§ **What the task asks**: Work out how many lines of the listing hold "start" and return that number by itself.

§ **Records to use**:
What follows belongs to an exercise in optimizing a design on an open flow for small area, a short achievable clock period and few clock cycles per item; a production flow would make more cautious choices.
The RTL was checked by simulation tests, not by an equivalence proof against the original design.
Power is estimated from default activity; no workload was simulated.

==> run a: inputs <==
==> flow/design.v <==
module rts_benes_solver #(
    parameter LOGN = 5,
    parameter N    = 1 << LOGN
) (
    input  wire                         clk,
    input  wire                         rst,
    input  wire                         start,
    input  wire [N-1:0]                 chart_valid,
    input  wire [N*LOGN-1:0]            chart_east,
    output wire                         ready,
    output reg                          done,
    output wire [2*(2*LOGN-1)*(N/2)-1:0] states
);
    localparam STAGES = 9;
    localparam HALF   = 16;
    localparam CELLS  = 144;
    localparam [1:0] P_IDLE = 2'd0, P_FILL = 2'd1, P_WALK = 2'd2;
    reg  [1:0]   phase;
    reg          l4, l3, l2;         
    reg  [1:0]   grp;                
    reg  [159:0] p;                  
    reg  [31:0]  XF;                 
    reg  [31:0]  XB;                 
    reg  [3:0]   flag;               
    reg  [15:0]  asg;                
    reg  [15:0]  cin;                
    reg  [4:0]   eq1, eq2;           
    reg          q1v, q2v;
    reg  [CELLS-1:0] cr;             
    reg  [31:0]  vst;                
    reg  [31:0]  used;               
    assign ready = (phase == P_IDLE);
    function integer rotl5;
        input integer x;
        input integer n;
        begin
            rotl5 = ((x << n) | (x >> (5 - n))) & 31;
        end
    endfunction
    function integer lowline;        
        input integer r;
        input integer d;
        begin
            lowline = (r % (1 << d)) + ((r >> d) << (d + 1));
        end
    endfunction
    function [31:0] below;
        input [31:0] v;
        reg [31:0] o;
        integer sh, b;
        begin
            o = v;
            for (sh = 1; sh < 32; sh = sh * 2)
                for (b = 0; b < 32; b = b + 1)
                    if ((b & sh) != 0)
                        o[b] = o[b] | o[(b & ~(sh - 1)) - 1];
            below = {o[30:0], 1'b0};
        end
    endfunction
    function [63:0] low2;
        input [31:0] v;
        reg [31:0] b1, v2;
        begin
            b1 = below(v);
            v2 = v & b1;
            low2[31:0]  = v & ~b1;
            low2[63:32] = v2 & ~below(v2);
        end
    endfunction
    function [4:0] enc32;
        input [31:0] v;
        integer b;
        begin
            enc32 = 5'd0;
            for (b = 0; b < 32; b = b + 1)
                if (v[b]) enc32 = enc32 | b[4:0];
        end
    endfunction
    wire idle = (phase == P_IDLE);
    wire fill = (phase == P_FILL);
    wire walk = (phase == P_WALK);
    wire [1:0]  gsel = idle ? 2'd0 : grp;
    reg  [7:0]  gfree, gd;
    integer wi;
    always @* begin
        gfree = 8'hff;
        for (wi = 0; wi < 32; wi = wi + 1) begin
            gd = 8'd1 << chart_east[5*wi +: 3];
            gd[0] = gd[0] & (chart_valid[wi] | chart_east[5*wi + 3] | chart_east[5*wi + 4]);
            if (chart_east[5*wi + 3 +: 2] == gsel)
                gfree = gfree & ~gd;
        end
    end
    reg  [31:0] gnew;
    always @* begin
        case (gsel)
        2'd0:    gnew = {24'd0, gfree};
        2'd1:    gnew = {16'd0, gfree, 8'd0};
        2'd2:    gnew = {8'd0, gfree, 16'd0};
        default: gnew = {gfree, 24'd0};
        endcase
    end
    wire [63:0] wl = low2(XF);
    wire [63:0] el = low2(XB);
    wire [31:0] W1 = wl[31:0] & {32{q1v & fill}};
    wire [31:0] W2 = wl[63:32] & {32{q2v & fill}};
    wire [31:0] wrem_n = XF & ~W1 & ~W2;
    wire [31:0] erem_n = (XB & ~el[31:0] & ~el[63:32]) | ((fill && grp != 2'd0) ? gnew : 32'd0);
    function [19:0] rd;
        input [31:0]  v;
        input [159:0] pp;
        input         f4, f3;
        reg [4:0] t [0:31];
        reg [4:0] g2 [0:3];
        reg [4:0] g3a, g3b, g4;
        integer jj, ss;
        begin
            for (jj = 0; jj < 32; jj = jj + 1)
                t[jj] = {5{v[jj]}} & pp[5*jj +: 5];
            for (ss = 0; ss < 4; ss = ss + 1)
                g2[ss] = t[ss] | t[ss+4] | t[ss+8] | t[ss+12] |
                         t[ss+16] | t[ss+20] | t[ss+24] | t[ss+28];
            g3a = g2[0] | g2[2];
            g3b = g2[1] | g2[3];
            g4  = g3a | g3b;
            rd[4:0]   = f4 ? g4 : f3 ? g3a : g2[0];
            rd[9:5]   = f4 ? g4 : f3 ? g3b : g2[1];
            rd[14:10] = f4 ? g4 : f3 ? g3a : g2[2];
            rd[19:15] = f4 ? g4 : f3 ? g3b : g2[3];
        end
    endfunction
    function [3:0] grpor;
        input [31:0] v;
        input        f4, f3;
        reg [3:0] g2;
        integer ss;
        begin
            for (ss = 0; ss < 4; ss = ss + 1)
                g2[ss] = v[ss] | v[ss+4] | v[ss+8] | v[ss+12] |
                         v[ss+16] | v[ss+20] | v[ss+24] | v[ss+28];
            grpor = f4 ? {4{|g2}} :
                    f3 ? {g2[1] | g2[3], g2[0] | g2[2], g2[1] | g2[3], g2[0] | g2[2]} : g2;
        end
    endfunction
    wire [3:0] flagc = l4 ? {4{flag[0]}} : l3 ? {flag[1:0], flag[1:0]} : flag;
    reg [31:0] xfp, xbp, mf, mb, xbn, xfn;
    reg [19:0] yf, yb;
    reg [3:0]  act, cl, fl;
    reg [15:0] a, c, so, ns;
    reg [15:0] z2, z3, z4;
    integer j, s, q;
    always @* begin
        xfp = {XF[15:0], XF[31:16]};
        xbp = {XB[15:0], XB[31:16]};
        yf = rd(xfp, p, l4, l3);
        yb = rd(xbp, p, l4, l3);
        for (j = 0; j < 32; j = j + 1) begin
            mf[j] = (p[5*j +: 4] == yf[5*(j & 3) +: 4]) & ~xfp[j];
            mb[j] = (p[5*j +: 4] == yb[5*(j & 3) +: 4]) & ~xbp[j];
        end
        xbn = mb;
        act = grpor({16'd0, ~asg}, l4, l3);
        for (s = 0; s < 4; s = s + 1)
            cl[s] = flagc[s] | ~act[s] |
                    ((yf[5*s +: 4] == yb[5*s +: 4]) & (yf[5*s + 4] ^ yb[5*s + 4]));
        fl = grpor(mf & {mb[15:0], mb[31:16]}, l4, l3);
        a = asg | XF[15:0] | XF[31:16] | XB[15:0] | XB[31:16];
        c = cin | XF[31:16] | XB[15:0];
        for (j = 0; j < 16; j = j + 1)
            so[j] = act[j & 3] &
                    (((yf[5*(j & 3) +: 4] == j) & ~yf[5*(j & 3) + 4]) |
                     ((yb[5*(j & 3) +: 4] == j) &  yb[5*(j & 3) + 4]));
        for (j = 0; j < 16; j = j + 1) begin
            z2[j] = (j >= 4) ? (z2[j - 4] | ~a[j - 4]) : 1'b0;
            z3[j] = (j >= 2) ? (z2[j] | z2[j - 2] | ((j >= 2) ? ~a[j - 2] : 1'b0)) : 1'b0;
            z4[j] = (j >= 1) ? (z3[j] | z3[j - 1] | ~a[j - 1]) : 1'b0;
            ns[j] = ~a[j] & ~(l4 ? z4[j] : l3 ? z3[j] : z2[j]);
        end
        for (j = 0; j < 32; j = j + 1) begin
            xfn[j] = cl[j & 3] ? ((j < 16) ? ns[j] : 1'b0) : mf[j];
            if (cl[j & 3]) xbn[j] = (j >= 16) ? ns[j - 16] : 1'b0;
        end
    end
    wire lvdone = &a;
    reg [159:0] np;
    reg [4:0]   pe;
    integer k;
    always @* begin
        for (k = 0; k < 32; k = k + 1) begin
            pe = c[k & 15] ? p[5*(k ^ 16) +: 5] : p[5*k +: 5];
            np[5*rotl5(k, 1) +: 5] = {pe[3:0], k[4]};
        end
    end
    reg [7:0] cin1, cout0, cout1, mid0, mid1;
    reg [1:0] P0, P1, P2, P3, y2;
    reg       c1;
    always @* begin
        for (s = 0; s < 8; s = s + 1) begin
            P0 = np[5*(0 + s) + 3 +: 2];
            P1 = np[5*(8 + s) + 3 +: 2];
            P2 = np[5*(16 + s) + 3 +: 2];
            P3 = np[5*(24 + s) + 3 +: 2];
            c1 = (P3 == (P2 ^ 2'd2));
            y2 = c1 ? P1 : P3;
            cin1[s]  = c1;
            cout0[s] = P2[0] ? ~y2[1] : ~P2[1];
            cout1[s] = P2[0] ? ~P2[1] : ~y2[1];
            mid0[s]  = P0[0];
            mid1[s]  = P2[0];
        end
    end
    wire fin = walk && lvdone && l2;
    reg [CELLS-1:0] crset;
    integer r, d, st, ll, sn;
    always @* begin
        crset = {CELLS{1'b0}};
        for (d = 2; d <= 4; d = d + 1) begin
            for (r = 0; r < 16; r = r + 1) begin
                ll = rotl5(lowline(r, d), 4 - d);
                if (walk && (d == 4 ? l4 : d == 3 ? l3 : l2)) begin
                    crset[(4 - d)*HALF + r] = c[ll];
                    crset[(4 + d)*HALF + r] = so[ll];
                end
            end
        end
        for (r = 0; r < 16; r = r + 1) begin
            ll = lowline(r, 1);
            sn = ll >> 2;
            if (fin) begin
                crset[3*HALF + r] = (ll & 1) ? cin1[sn] : 1'b0;
                crset[5*HALF + r] = (ll & 1) ? cout1[sn] : cout0[sn];
                crset[4*HALF + r] = (r & 1) ? mid1[r >> 1] : mid0[r >> 1];
            end
        end
    end
    function [31:0] stage_move;
        input [31:0] lit;
        input [15:0] x;
        input integer dim;
        integer rr, m0, m1;
        begin
            stage_move = lit;
            for (rr = 0; rr < 16; rr = rr + 1) begin
                m0 = lowline(rr, dim);
                m1 = m0 + (1 << dim);
                if (x[rr]) begin
                    stage_move[m0] = lit[m1];
                    stage_move[m1] = lit[m0];
                end
            end
        end
    endfunction
    function [15:0] stage_carry;
        input [31:0] lit;
        input integer dim;
        integer rr, m0;
        begin
            for (rr = 0; rr < 16; rr = rr + 1) begin
                m0 = lowline(rr, dim);
                stage_carry[rr] = lit[m0] | lit[m0 + (1 << dim)];
            end
        end
    endfunction
    wire [CELLS-1:0] crn = cr | crset;    
    wire [31:0] f1 = stage_move(vst, cr[0*HALF +: 16], 4);
    wire [31:0] f2 = stage_move(f1,  cr[1*HALF +: 16], 3);
    wire [31:0] f3 = stage_move(f2,  cr[2*HALF +: 16], 2);
    wire [31:0] f4 = stage_move(f3,  cr[3*HALF +: 16], 1);
    wire [31:0] b8 = stage_move(used, cr[8*HALF +: 16], 4);
    wire [31:0] b7 = stage_move(b8,  cr[7*HALF +: 16], 3);
    wire [31:0] b6 = stage_move(b7,  cr[6*HALF +: 16], 2);
    wire [CELLS-1:0] carries = {
        stage_carry(used, 4), stage_carry(b8, 3), stage_carry(b7, 2),
        stage_carry(b6, 1), stage_carry(f4, 0), stage_carry(f3, 1),
        stage_carry(f2, 2), stage_carry(f1, 3), stage_carry(vst, 4)};
    genvar g;
    generate
        for (g = 0; g < CELLS; g = g + 1) begin : g_st
            assign states[2*g]     = cr[g];
            assign states[2*g + 1] = ~carries[g];
        end
    endgenerate
    reg [159:0] pnext;
    integer w;
    always @* begin
        for (w = 0; w < 32; w = w + 1) begin
            if (walk)
                pnext[5*w +: 5] = np[5*w +: 5];
            else
                pnext[5*w +: 5] = chart_east[5*w +: 5] | ({5{W1[w]}} & eq1) |
                                  ({5{W2[w]}} & eq2);
        end
    end
    wire accept  = idle && start;
    wire full    = &chart_valid;
    wire fillend = fill && (wrem_n == 32'd0);
    wire lvend   = walk && lvdone;
    wire [31:0] xinit = (lvend && l4) ? 32'h3 : (lvend && l3) ? 32'hf : 32'h1;
    always @(posedge clk) begin
        for (w = 0; w < 32; w = w + 1)
            if (idle || lvend || W1[w] || W2[w])
                p[5*w +: 5] <= pnext[5*w +: 5];
        if ((idle && full) || fillend || lvend) begin
            XF   <= xinit;
            XB   <= {xinit[15:0], 16'd0};
            flag <= 4'h0;
            asg  <= 16'd0;
            cin  <= 16'd0;
        end else if (idle) begin
            XF  <= ~chart_valid;
            XB  <= gnew;
            q1v <= 1'b0;
            q2v <= 1'b0;
        end else if (fill) begin
            XF  <= wrem_n;
            XB  <= erem_n;
            eq1 <= enc32(el[31:0]);
            eq2 <= enc32(el[63:32]);
            q1v <= |el[31:0];
            q2v <= |el[63:32];
        end else begin
            XF   <= xfn;
            XB   <= xbn;
            for (s = 0; s < 4; s = s + 1)
                flag[s] <= fl[s] & ~cl[s];
            asg  <= a;
            cin  <= c;
        end
        if (accept) begin
            vst <= chart_valid;
            cr  <= {CELLS{1'b0}};
        end else begin
            cr  <= crn;
        end
        if (accept)
            used <= full ? 32'hffffffff : ~gnew;
        else if (fill && grp != 2'd0)
            used <= used & ~gnew;
        if (rst) begin
            phase <= P_IDLE;
            done  <= 1'b0;
        end else begin
            done <= fin;
            case (phase)
            P_IDLE: begin
                grp <= 2'd1;
                l4 <= 1'b1;
                l3 <= 1'b0;
                l2 <= 1'b0;
                if (start) phase <= full ? P_WALK : P_FILL;
            end
            P_FILL: begin
                if (grp != 2'd0) grp <= grp + 1'b1;
                if (fillend) phase <= P_WALK;
            end
            P_WALK: if (lvdone) begin
                l4 <= 1'b0;
                l3 <= l4;
                l2 <= l3;
                if (l2) phase <= P_IDLE;
            end
            default: phase <= P_IDLE;
            endcase
        end
    end
endmodule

§ **Task answer**: 3